By Meghan O'RourkePosted Thursday, Jan. 22, 2004, at 10:32 AM ET

Last fall we launched a participatory experiment in our "Book Club" section, inviting Slate's readers to share their views on the book being discussed by our reviewers. (Here's that experimental Book Club; the link to the reader discussion area is at the top of the page.) On Monday, Feb. 16, we'll begin our second participatory Book Club, a discussion of David Denby's American Sucker. Leading the Book Club as its official reviewers will be Katha Pollitt, a poet, essayist, and columnist for The Nation, and Andy Serwer, an editor at large at Fortune and a contributor to CNN's American Morning.
Here's how a participatory Book Club works: First, you need to get the book we've chosen. Read it by the deadline. Then, offer your views to other readers and Slate's critics in a designated section in "The Fray," linked to from the Book Club page. In fact, a participatory Book Club looks a lot like Slate's standard Book Club, a review in the form of a multiday dialogue between two of our regular writers. The difference is the parallel discussion in the Fray. Our official reviewers will join readers in the Fray debate, and, we hope, draw upon observations from the Fray in their ongoing discussion of the book. Slate editors and writers will join in, too, and from time to time the author of the book under discussion will weigh in and answer questions.
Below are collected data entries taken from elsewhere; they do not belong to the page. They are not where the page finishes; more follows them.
<file path="config.mk">
export PLATFORM = sky130hd
export DESIGN_NAME = devslp_timeout_ctrl
export DESIGN_NICKNAME = d
export VERILOG_FILES = /design/src/rtl/devslp_pkg.sv /design/src/rtl/devslp_tick_counter.sv /design/src/rtl/devslp_idle_target.sv /design/src/rtl/devslp_timeout_ctrl.sv
export SDC_FILE = /design/constraint.sdc
export NUM_CORES = 1
export LEC_CHECK = 0
export BUFFER_PORTS_ARGS = -buffer_cell sky130_fd_sc_hd__buf_2
export CAP_MARGIN = 10
export CORE_AREA = 3 3 102 75
export CTS_BUF_LIST = sky130_fd_sc_hd__clkbuf_8
export DETAILED_ROUTE_END_ITERATION = 10
export DIE_AREA = 0 0 105 78
export PLACE_DENSITY = 0.78
export SYNTH_ARGS = -nofsm -noshare
export SYNTH_HDL_FRONTEND = slang
export SYNTH_SLANG_ARGS = --single-unit
</file>
<file path="constraint.sdc">
create_clock -name clk -period 1.8 [get_ports clk]
set_input_delay 0.09 -clock clk [delete_from_list [all_inputs] [get_ports clk]]
set_output_delay 0.09 -clock clk [all_outputs]
set_load 0.01 [all_outputs]
</file>
==> config.mk <==
export PLATFORM = sky130hd
export DESIGN_NAME = early_exit_mul
export DESIGN_NICKNAME = d
export VERILOG_FILES = /design/src/rtl/early_exit_mul_pkg.sv /design/src/rtl/mul_booth_pp.sv /design/src/rtl/mul_ctrl.sv /design/src/rtl/mul_dp.sv /design/src/rtl/early_exit_mul.sv
export SDC_FILE = /design/constraint.sdc
export NUM_CORES = 1
export LEC_CHECK = 0
export ABC_AREA = 1
export BUFFER_PORTS_ARGS = -buffer_cell sky130_fd_sc_hd__buf_2
export CAP_MARGIN = 25
export CORE_AREA = 2 2 147 149
export DETAILED_ROUTE_END_ITERATION = 8
export DIE_AREA = 0 0 149 151
export HOLD_SLACK_MARGIN = 0.02
export PLACE_DENSITY_LB_ADDON = 0.08
export SYNTH_ARGS = -nofsm -noshare
export SYNTH_HDL_FRONTEND = slang
export SYNTH_SLANG_ARGS = --single-unit
export TNS_END_PERCENT = 20
==> constraint.sdc <==
create_clock -name clk -period 10.25 [get_ports clk]
set_input_delay 2.05 -clock clk [delete_from_list [all_inputs] [get_ports clk]]
set_output_delay 2.05 -clock clk [all_outputs]
set_load 0.005 [all_outputs]
==> src/rtl/early_exit_mul_pkg.sv <==
package early_exit_mul_pkg;
  // strobes from the sequencer to the arithmetic path
  typedef struct packed {
    logic load;  // start accepted: take operands from the ports and do digit 0
    logic step;  // perform one more Booth digit from the held state
    logic last;  // the digit taken this cycle is the final one
  } mulStrobe_t;
endpackage

==> src/rtl/mul_booth_pp.sv <==
module mul_booth_pp #(
  parameter int WIDTH = 32
) (
  input  logic [2:0]       triple,   // {b(2i+1), b(2i), b(2i-1)}
  input  logic [WIDTH-1:0] mcand,
  output logic [WIDTH-1:0] partial
);
  always_comb begin
    unique case (triple)
      3'b001, 3'b010: partial = mcand;
      3'b011:         partial = mcand << 1;
      3'b100:         partial = -(mcand << 1);
      3'b101, 3'b110: partial = -mcand;
      default:        partial = '0;
    endcase
  end
endmodule

==> src/rtl/mul_ctrl.sv <==
module mul_ctrl
  import early_exit_mul_pkg::*;
#(
  parameter int WIDTH     = 32,
  parameter int MAX_STEPS = WIDTH / 2,
  parameter int CNT_W     = $clog2(MAX_STEPS + 1)
) (
  input  logic             clk,
  input  logic             rstN,
  input  logic             start,
  input  logic [WIDTH-1:0] opRs,
  output mulStrobe_t       strb,
  output logic             done
);
  logic [CNT_W-1:0] remain;
  logic [CNT_W-1:0] kSteps;
  logic             busy;
  logic             accept;

  assign busy   = (remain != '0);
  assign accept = start && !busy;

  // smallest k with opRs < 2^(2k-1), capped at MAX_STEPS
  always_comb begin
    kSteps = CNT_W'(MAX_STEPS);
    for (int i = MAX_STEPS - 1; i >= 1; i--) begin
      if ({1'b0, opRs} < ({{WIDTH{1'b0}}, 1'b1} << (2 * i - 1)))
        kSteps = CNT_W'(i);
    end
  end

  always_comb begin
    strb.load = accept;
    strb.step = busy;
    strb.last = (accept && kSteps == CNT_W'(1)) || (busy && remain == CNT_W'(1));
  end

  always_ff @(posedge clk or negedge rstN) begin
    if (!rstN) begin
      remain <= '0;
      done   <= 1'b0;
    end else begin
      if (accept)    remain <= kSteps - CNT_W'(1);
      else if (busy) remain <= remain - CNT_W'(1);
      done <= strb.last;
    end
  end

  // while busy the count only moves down by one; a new start cannot reload it
  p_countdown_r9: assert property (@(posedge clk) disable iff (!rstN)
    busy |=> (remain == $past(remain) - CNT_W'(1)));

  // the step count never exceeds the ceiling
  p_step_cap_r4: assert property (@(posedge clk) disable iff (!rstN)
    remain < CNT_W'(MAX_STEPS));
endmodule
File: src/rtl/smp_scan_timer.sv
`timescale 1ns/1ps
module smp_scan_timer #(
  parameter int                 NUM_CLK   = 4,
  parameter int                 CW        = 8,
  parameter logic [4*CW-1:0]    MCLK_CYC  = {8'd5, 8'd6, 8'd7, 8'd8},
  parameter int                 CAL_TICKS = 20
) (
  input  logic          clk,
  input  logic          rst_n,
  input  logic          restart,
  input  logic          halt,
  input  logic [1:0]    clk_sel,
  input  logic [1:0]    div_shift,
  input  logic          cal_start,
  input  logic          cal_stop,
  output logic [CW-1:0] slot,
  output logic          first_sub,
  output logic          cal_busy
);
  localparam int CALW = $clog2(CAL_TICKS + 1);

  logic [CW-1:0]   per_tab [4];
  logic [CW-1:0]   mlast;
  logic [2:0]      dlast;
  logic [CW-1:0]   mcnt;
  logic [2:0]      dcnt;
  logic [CALW-1:0] cal_left;
  logic            mwrap;

  for (genvar g = 0; g < 4; g++) begin : g_tab
    if (g < NUM_CLK) begin : g_have
      assign per_tab[g] = MCLK_CYC[g*CW +: CW];
    end else begin : g_clamp
      assign per_tab[g] = MCLK_CYC[(NUM_CLK-1)*CW +: CW];
    end
  end

  assign mlast = per_tab[clk_sel] - CW'(1);
  assign dlast = 3'((4'd1 << div_shift) - 4'd1);
  assign mwrap = (mcnt == mlast);

  always_ff @(posedge clk) begin
    if (!rst_n) begin
      mcnt <= '0;
      dcnt <= '0;
    end else if (restart || halt) begin
      mcnt <= '0;
      dcnt <= '0;
    end else if (mwrap) begin
      mcnt <= '0;
      dcnt <= (dcnt == dlast) ? 3'd0 : dcnt + 3'd1;
    end else begin
      mcnt <= mcnt + CW'(1);
    end
  end

  always_ff @(posedge clk) begin
    if (!rst_n) begin
      cal_left <= '0;
    end else if (cal_stop) begin
      cal_left <= '0;
    end else if (cal_start) begin
      cal_left <= CALW'(CAL_TICKS);
    end else if (cal_left != '0 && !restart && !halt && mwrap) begin
      cal_left <= cal_left - CALW'(1);
    end
  end

  assign slot      = mcnt;
  assign first_sub = (dcnt == 3'd0);
  assign cal_busy  = (cal_left != '0);
endmodule

File: src/rtl/smp_scan_out.sv
`timescale 1ns/1ps
module smp_scan_out
  import smp_scan_pkg::*;
#(
  parameter int DATA_W = 16
) (
  input  logic                  clk,
  input  logic                  rst_n,
  input  logic                  strobe,
  input  logic [1:0]            chan,
  input  logic                  en_lo,
  input  logic                  en_hi,
  input  logic [NCH*DATA_W-1:0] smp_in,
  input  logic                  out_ready,
  output logic                  out_valid,
  output logic [1:0]            out_chan,
  output logic [DATA_W-1:0]     out_data
);
  logic [DATA_W-1:0] lane [NCH];

  for (genvar g = 0; g < NCH; g++) begin : g_lane
    if (g < NCH/2) begin : g_lo
      assign lane[g] = en_lo ? smp_in[g*DATA_W +: DATA_W] : '0;
    end else begin : g_hi
      assign lane[g] = en_hi ? smp_in[g*DATA_W +: DATA_W] : '0;
    end
  end

  always_ff @(posedge clk) begin
    if (!rst_n) begin
      out_valid <= 1'b0;
      out_chan  <= '0;
      out_data  <= '0;
    end else if (strobe && (!out_valid || out_ready)) begin
      out_valid <= 1'b1;
      out_chan  <= chan;
      out_data  <= lane[chan];
    end else if (out_ready) begin
      out_valid <= 1'b0;
    end
  end
endmodule

File: src/rtl/smp_scanner.sv
`timescale 1ns/1ps
module smp_scanner
  import smp_scan_pkg::*;
#(
  parameter int              DATA_W    = 16,
  parameter int              NUM_CLK   = 4,
  parameter int              CW        = 8,
  parameter logic [4*CW-1:0] MCLK_CYC  = {8'd5, 8'd6, 8'd7, 8'd8},
  parameter int              CAL_TICKS = 20
) (
  input  logic                  clk,
  input  logic                  rst_n,
  input  logic                  cfg_wr,
  input  logic [15:0]           cfg_wdata,
  input  logic [NCH*DATA_W-1:0] smp_in,
  output logic                  cal_busy,
  output logic                  out_valid,
  input  logic                  out_ready,
  output logic [1:0]            out_chan,
  output logic [DATA_W-1:0]     out_data
);
  scan_cfg_t cfg_q;
  scan_cfg_t cfg_n;
  scan_pat_t pat;
  logic      pd_now;
  logic      pd_next;
  logic      cal_go;
  logic      cal_end;
  logic [CW-1:0] slot;
  logic      first_sub;
  logic      strobe;
  logic [1:0] chan;

  assign cfg_n   = scan_cfg_t'(cfg_wdata);
  assign pd_now  = cfg_q.ana_pd | cfg_q.dig_pd;
  assign pd_next = cfg_n.ana_pd | cfg_n.dig_pd;
  assign cal_end = cfg_wr && pd_next;
  assign cal_go  = cfg_wr && cfg_q.dig_pd && !pd_next;

  always_ff @(posedge clk) begin
    if (!rst_n) cfg_q <= '0;
    else if (cfg_wr) cfg_q <= cfg_n;
  end

  assign pat = decode_mode(cfg_q.mode);

  smp_scan_timer #(
    .NUM_CLK  (NUM_CLK),
    .CW       (CW),
    .MCLK_CYC (MCLK_CYC),
    .CAL_TICKS(CAL_TICKS)
  ) u_timer (
    .clk      (clk),
    .rst_n    (rst_n),
    .restart  (cfg_wr),
    .halt     (pd_now),
    .clk_sel  (cfg_q.clk_sel),
    .div_shift(cfg_q.div_shift),
    .cal_start(cal_go),
    .cal_stop (cal_end),
    .slot     (slot),
    .first_sub(first_sub),
    .cal_busy (cal_busy)
  );

  assign strobe = !pd_now && !cal_busy && first_sub &&
                  (slot < CW'(pat.count));
  assign chan   = pat.base + slot[1:0];

  smp_scan_out #(.DATA_W(DATA_W)) u_out (
    .clk      (clk),
    .rst_n    (rst_n),
    .strobe   (strobe),
    .chan     (chan),
    .en_lo    (cfg_q.en_lo),
    .en_hi    (cfg_q.en_hi),
    .smp_in   (smp_in),
    .out_ready(out_ready),
    .out_valid(out_valid),
    .out_chan (out_chan),
    .out_data (out_data)
  );
endmodule

File: config.mk
export PLATFORM = sky130hd
export DESIGN_NAME = smp_scanner
export DESIGN_NICKNAME = d
export VERILOG_FILES = /design/src/rtl/smp_scan_pkg.sv /design/src/rtl/smp_scan_timer.sv /design/src/rtl/smp_scan_out.sv /design/src/rtl/smp_scanner.sv
export SDC_FILE = /design/constraint.sdc
export NUM_CORES = 1
export LEC_CHECK = 0
export ABC_AREA = 1
export CELL_PAD_IN_SITES_DETAIL_PLACEMENT = 0
export CELL_PAD_IN_SITES_GLOBAL_PLACEMENT = 1
export CORE_UTILIZATION = 25
export CTS_BUF_LIST = sky130_fd_sc_hd__clkbuf_8
export DETAILED_ROUTE_END_ITERATION = 12
export GPL_ROUTABILITY_DRIVEN = 0
export PLACE_DENSITY_LB_ADDON = 0.3
export SETUP_SLACK_MARGIN = 0.2
export SYNTH_ARGS = -nofsm -noshare
export SYNTH_HDL_FRONTEND = slang
export SYNTH_SLANG_ARGS = --single-unit
File: constraint.sdc
create_clock -name clk -period 2.1 [get_ports clk]
set_input_delay 0.21 -clock clk [delete_from_list [all_inputs] [get_ports clk]]
set_output_delay 0.21 -clock clk [all_outputs]
set_load 0.1 [all_outputs]
==> src/rtl/prs_pkg.sv <==
package prs_pkg;

  typedef enum logic [1:0] {
    PH_COLD = 2'd0,
    PH_GAP  = 2'd1,
    PH_RUN  = 2'd2,
    PH_WARM = 2'd3
  } prs_phase_e;

  // Bits needed to hold the largest terminal count (limit - 1).
  function automatic int unsigned prs_ctr_width(int unsigned a, int unsigned b);
    int unsigned m;
    m = (a > b) ? a : b;
    return (m < 2) ? 1 : $clog2(m);
  endfunction

  // Terminal count of the hold counter for a given phase.
  function automatic int unsigned prs_phase_last(prs_phase_e ph,
                                                 int unsigned cold_hold,
                                                 int unsigned gap_cycles);
    case (ph)
      PH_COLD:          return cold_hold - 1;
      PH_GAP, PH_WARM:  return gap_cycles - 1;
      default:          return 0;
    endcase
  endfunction

endpackage

==> src/rtl/prs_pwr_sync.sv <==
module prs_pwr_sync #(
  parameter int unsigned STAGES = 2
) (
  input  logic clk,
  input  logic arst_n,
  output logic pg_ok
);
  logic [STAGES-1:0] chain;

  always_ff @(posedge clk or negedge arst_n) begin
    if (!arst_n) chain <= '0;
    else         chain <= {chain[STAGES-2:0], 1'b1};
  end

  assign pg_ok = chain[STAGES-1];

  initial begin
    assert_stages_min_R2: assert (STAGES >= 2);
  end
endmodule

==> src/rtl/prs_hold_ctr.sv <==
module prs_hold_ctr #(
  parameter int unsigned W = 4
) (
  input  logic         clk,
  input  logic         arst_n,
  input  logic         clear,
  input  logic [W-1:0] last,
  output logic         at_last
);
  logic [W-1:0] cnt;

  assign at_last = (cnt == last);

  always_ff @(posedge clk or negedge arst_n) begin
    if (!arst_n)               cnt <= '0;
    else if (clear || at_last) cnt <= '0;
    else                       cnt <= cnt + 1'b1;
  end

  // Count never runs past the terminal value of the current phase.
  assert_cnt_bound_R2: assert property (@(posedge clk) disable iff (!arst_n)
    cnt <= last);
endmodule

==> src/rtl/prs_strap_lock.sv <==
module prs_strap_lock (
  input  logic clk,
  input  logic arst_n,
  input  logic pg_ok,
  output logic locked
);
  always_ff @(posedge clk or negedge arst_n) begin
    if (!arst_n)    locked <= 1'b0;
    else if (pg_ok) locked <= 1'b1;
  end
endmodule

==> src/rtl/proc_reset_seq.sv <==
module proc_reset_seq #(
  parameter int unsigned COLD_HOLD   = 65536,
  parameter int unsigned GAP_CYCLES  = 16,
  parameter int unsigned SYNC_STAGES = 2
) (
  input  logic clk,
  input  logic pwr_good,
  input  logic cold_req,
  input  logic warm_req,
  output logic cold_rst_n,
  output logic logic_rst_n,
  output logic straps_locked,
  output logic seq_done
);
  import prs_pkg::*;

  localparam int unsigned CW = prs_ctr_width(COLD_HOLD, GAP_CYCLES);

  prs_phase_e phase, phase_nxt;
  logic       pg_ok;
  logic       at_last;
  logic       ctr_clear;
  logic [CW-1:0] ctr_last;

  // Named internal events, used by the assertions.
  logic cold_start, warm_start, warm_dropped;

  prs_pwr_sync #(.STAGES(SYNC_STAGES)) u_sync (
    .clk    (clk),
    .arst_n (pwr_good),
    .pg_ok  (pg_ok)
  );

  prs_strap_lock u_lock (
    .clk    (clk),
    .arst_n (pwr_good),
    .pg_ok  (pg_ok),
    .locked (straps_locked)
  );

  assign ctr_last = CW'(prs_phase_last(phase, COLD_HOLD, GAP_CYCLES));

  prs_hold_ctr #(.W(CW)) u_ctr (
    .clk     (clk),
    .arst_n  (pwr_good),
    .clear   (ctr_clear),
    .last    (ctr_last),
    .at_last (at_last)
  );

  assign cold_start   = pg_ok && cold_req;
  assign warm_start   = pg_ok && !cold_req && warm_req && (phase == PH_RUN);
  assign warm_dropped = pg_ok && !cold_req && warm_req && (phase != PH_RUN);

  always_comb begin
    phase_nxt = phase;
    ctr_clear = 1'b0;
    if (!pg_ok || cold_start) begin
      phase_nxt = PH_COLD;
      ctr_clear = 1'b1;
    end else begin
      case (phase)
        PH_COLD: if (at_last) phase_nxt = PH_GAP;
        PH_GAP:  if (at_last) phase_nxt = PH_RUN;
        PH_WARM: if (at_last) phase_nxt = PH_RUN;
        default: begin
          ctr_clear = 1'b1;
          if (warm_start) phase_nxt = PH_WARM;
        end
      endcase
    end
  end

  always_ff @(posedge clk or negedge pwr_good) begin
    if (!pwr_good) phase <= PH_COLD;
    else           phase <= phase_nxt;
  end

  assign cold_rst_n  = (phase != PH_COLD);
  assign logic_rst_n = (phase == PH_RUN);
  assign seq_done    = (phase == PH_RUN);

  // ---------------- assertions ----------------
  assert_order_R3: assert property (@(posedge clk) disable iff (!pwr_good)
    !cold_rst_n |-> !logic_rst_n);

  assert_gap_after_cold_R3: assert property (@(posedge clk) disable iff (!pwr_good)
    $rose(cold_rst_n) |-> !logic_rst_n);

  assert_cold_hold_R2: assert property (@(posedge clk) disable iff (!pwr_good)
    (pg_ok && !cold_req && phase == PH_COLD && !at_last) |=> !cold_rst_n);

  assert_warm_keeps_cold_R4: assert property (@(posedge clk) disable iff (!pwr_good)
    warm_start |=> (cold_rst_n && !logic_rst_n));

  assert_cold_wins_R6: assert property (@(posedge clk) disable iff (!pwr_good)
    cold_start |=> (!cold_rst_n && !logic_rst_n));

  assert_warm_dropped_R7: assert property (@(posedge clk) disable iff (!pwr_good)
    (warm_dropped && phase == PH_COLD && !at_last) |=> !cold_rst_n);

  assert_lock_first_R8: assert property (@(posedge clk) disable iff (!pwr_good)
    $rose(cold_rst_n) |-> straps_locked);

  assert_lock_holds_R8: assert property (@(posedge clk) disable iff (!pwr_good)
    !$fell(straps_locked));

  assert_done_released_R10: assert property (@(posedge clk) disable iff (!pwr_good)
    seq_done |-> (cold_rst_n && logic_rst_n));
endmodule

==> config.mk <==
export PLATFORM = sky130hd
export DESIGN_NAME = proc_reset_seq
export DESIGN_NICKNAME = d
export VERILOG_FILES = /design/src/rtl/prs_pkg.sv /design/src/rtl/prs_pwr_sync.sv /design/src/rtl/prs_hold_ctr.sv /design/src/rtl/prs_strap_lock.sv /design/src/rtl/proc_reset_seq.sv
export SDC_FILE = /design/constraint.sdc
export NUM_CORES = 1
export LEC_CHECK = 0
export BUFFER_PORTS_ARGS = -buffer_cell sky130_fd_sc_hd__buf_4
export CAP_MARGIN = 20
export CORE_AREA = 2 2 52 54
export CTS_CLUSTER_DIAMETER = 40
export DETAILED_ROUTE_END_ITERATION = 6
export DIE_AREA = 0 0 54 56
export PLACE_DENSITY_LB_ADDON = 0.2
export RECOVER_POWER = 25
export SLEW_MARGIN = 20
export SYNTH_ARGS = -nofsm -noshare
export SYNTH_HDL_FRONTEND = slang
export SYNTH_HIERARCHICAL = 1
export SYNTH_SLANG_ARGS = --single-unit
==> constraint.sdc <==
create_clock -name clk -period 4.7 [get_ports clk]
set_input_delay 0.94 -clock clk [delete_from_list [all_inputs] [get_ports clk]]
set_output_delay 0.94 -clock clk [all_outputs]
set_load 0.02 [all_outputs]
### Word-level counts from Yosys, hierarchy flattened

Index checks and enable logic that the tools add are counted.

* $add $sub $neg: 1
* eq/ne operators: 6
* multiplexer cells: 9
* reduce and logical (&&, ||, !) cells: 14

Operator list (count)
* $pmux W16 S2: 1
* $add A16 B1 Y16 const B: 1
* $eq A16 B16 Y1: 1
* $mux W16: 1
* $mux W2: 4
* $eq A2 B2 Y1 const B: 2
* $logic_and A1 B1 Y1: 4
* $pmux W2 S2: 1
* $reduce_bool A4 Y1: 1
* $ne A3 B1 Y1 const B: 1
* $ne A3 B2 Y1 const B: 1
* $reduce_and A3 Y1: 1
* $reduce_or A3 Y1: 1
* $eq A2 B1 Y1 const B: 1
* $logic_not A1 Y1: 2
* $logic_not A2 Y1: 1
* $logic_or A1 B1 Y1: 2
* $mux W1: 2
* $reduce_bool A2 Y1: 1
* $reduce_or A2 Y1: 1

* flip-flop bits (word level): 21
* input port bits: 4
* output and inout port bits: 4

### Logic depth before layout (Yosys ltp)

Gate-level depths: netlist of run 1.

* depth after elaboration: 7
* depth in mapped cells: 6

### Cells and area by module

The synthesis of run 1 kept the hierarchy.

Modules (own cells, without submodules)
* prs_hold_ctr: instances 1, cells an instance 100, area an instance 982.2 sq um, seq. area each 400.4 sq um
* proc_reset_seq: instances 1, cells an instance 14, area an instance 122.6 sq um, seq. area each 50.0 sq um
* prs_pwr_sync: instances 1, cells an instance 3, area an instance 53.8 sq um, seq. area each 50.0 sq um
* prs_strap_lock: instances 1, cells an instance 2, area an instance 31.3 sq um, seq. area each 25.0 sq um

### Worst setup path before layout of run 1

Ideal clock, no wire load.

* path type: register to output
* start: register phase[0]
* end: output cold_rst_n
* data arrival time: 1.507 ns
* data required time: 3.760 ns
* setup slack: 2.253 ns
* stages on the path, launching flop included: 3
* path buffers: 0
* cells stage by stage: dfrtp_1 -> nor2_1 -> inv_1

* longest elaborated chain between the ends: 1

Ends and longest elaborated chain
* start: declaration: RTL line proc_reset_seq.sv:19 `prs_phase_e phase, phase_nxt;`
* start signal: assignment: RTL line proc_reset_seq.sv:76 `else phase <= phase_nxt;`
* $reduce_bool A2 Y1: RTL line proc_reset_seq.sv:79 `assign cold_rst_n = (phase != PH_COLD);`
* end: declaration: RTL line proc_reset_seq.sv:10 `output logic cold_rst_n,`

No other way between the ends.

### Worst setup path in the final report of run 1

* start: register phase[0]
* end: register u_ctr.cnt[11]

* longest elaborated chain between the ends: 6

Ends and longest elaborated chain
* $eq A2 B2 Y1 / $eq A2 B1 Y1 (equally long branches): RTL line prs_pkg.sv:21 `case (ph)`
* $reduce_or A2 Y1 (no line)
* $pmux W16 S2 *: RTL line prs_pkg.sv:21
* via ctr_last[10]: RTL line proc_reset_seq.sv:23 `logic [CW-1:0] ctr_last;`
* $eq A16 B16 Y1 *: RTL line prs_hold_ctr.sv:12 `assign at_last = (cnt == last);`
* $logic_or A1 B1 Y1 *: RTL line prs_hold_ctr.sv:16 `else if (clear || at_last) cnt <= '0;`
* $mux W16 *: RTL line prs_hold_ctr.sv:16
* end signal: assignment: RTL line prs_hold_ctr.sv:17 `else cnt <= cnt + 1'b1;`
* end: declaration: RTL line prs_hold_ctr.sv:10 `logic [W-1:0] cnt;`

The timed path passes the listed nets; every way through them passes the cells marked *.
A chain may end at the register's enable or synchronous reset.

==> results of run 1 <==
==> logic make-up after synthesis <==
family,after synthesis,share of synthesized area (%)
other,1,0.3152
AO/OA/AOI/OAI,9,6.625
flip-flops,21,44.16
multiplexers,1,0.9463
buffers and inverters,8,4.101
AND/OR/NAND/NOR,51,22.29
XOR/XNOR,27,20.51
adder cells (fa/ha/maj),1,1.051
==> state kept, by name, summed over array words and instances (netlist names) <==
register / flops
u_sync/chain: 2
u_lock/locked: 1
phase: 2
u_ctr/cnt: 16
==> per-layer routing <==
layer | wire [um] | vias to the layer above | share of wire (%)
met4 | 16 | 0 | 0.73
met3 | 69 | 2 | 3.1
met1 | 1047 | 413 | 48
li1 | - | 417 | -
met5 | 0 | - | 0
met2 | 1057 | 16 | 48
==> synthesized netlist by cell type (all sizes together) <==
cell,number
a21oi,4
and2,1
and3,2
buf,3
conb,1
dfrtp,21
ha,1
inv,5
mux2,1
nand2,8
nand3,4
nand4,8
nor2,15
nor2b,2
nor3,3
nor4,3
o211a,1
o21ai,1
o31ai,1
o41ai,2
or2,1
or2b,1
or3,1
or3b,1
or4,1
xnor2,22
xor2,5
==> critical path: stages, from the launching register on <==
cell     delay (ns)
dfrtp_1        0.44
nor2_2         0.64
xnor2_1        0.22
nand4_2        0.16
o41ai_4        0.85
a21oi_1        0.12
==> layout make-up <==
cell class	count	area, um^2
clock buffers	3	22.52
clock inverters	1	5.005
fillers	222	1156
inverters	5	18.77
multi-input cells	90	618.1
flip-flops and latches	21	525.5
well taps	30	37.54
repair buffers	7	48.80
==> power groups by stage <==
stage	Sequential [mW]	Clock, mW	Combinational [mW]
2_1_floorplan	0.187	0	0.00615
5_1_grt	0.184	0.0999	0.0129
4_1_cts	0.184	0.0914	0.0119
3_5_place_dp	0.187	0	0.0118
6_report	0.183	0.0857	0.0110
3_3_place_gp	0.187	0	0.0117
==> worst min path at each step <==
stage | cells past startpoint | end | startpoint | slack [ns]
after floorplan | 0 | u_sync/chain[1] | u_sync/chain[0] | 0.33
after global placement | 0 | u_sync/chain[1] | u_sync/chain[0] | 0.33
after detailed placement | 0 | u_sync/chain[1] | u_sync/chain[0] | 0.34
after CTS | 0 | u_sync/chain[1] | u_sync/chain[0] | 0.37
after global routing | 0 | u_sync/chain[1] | u_sync/chain[0] | 0.39
final | 0 | u_sync/chain[1] | u_sync/chain[0] | 0.36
And now for the book: American Sucker is a memoir of one man's misadventures in the stock market during the dot-com boom and bust. In 2000, Denby, a film critic for The New Yorker, realized that his marriage of 18 years was breaking up. Hoping to hold on to his apartment, he resolved to make a million dollars off the stock market to buy his wife out. As an amateur investor, he was sucked into the frenzy generated by CNBC and Wall Street at the height of the boom. And he became friends with people who at the time were Wall Street celebrities but would soon become Wall Street pariahs. The resulting story is one of greed, obsession, and the American dream of self-improvement. We chose the book because it's short, suspenseful, and sure to provoke disagreement.
Please join us Monday, Feb. 16, for the next participatory Book Club discussion.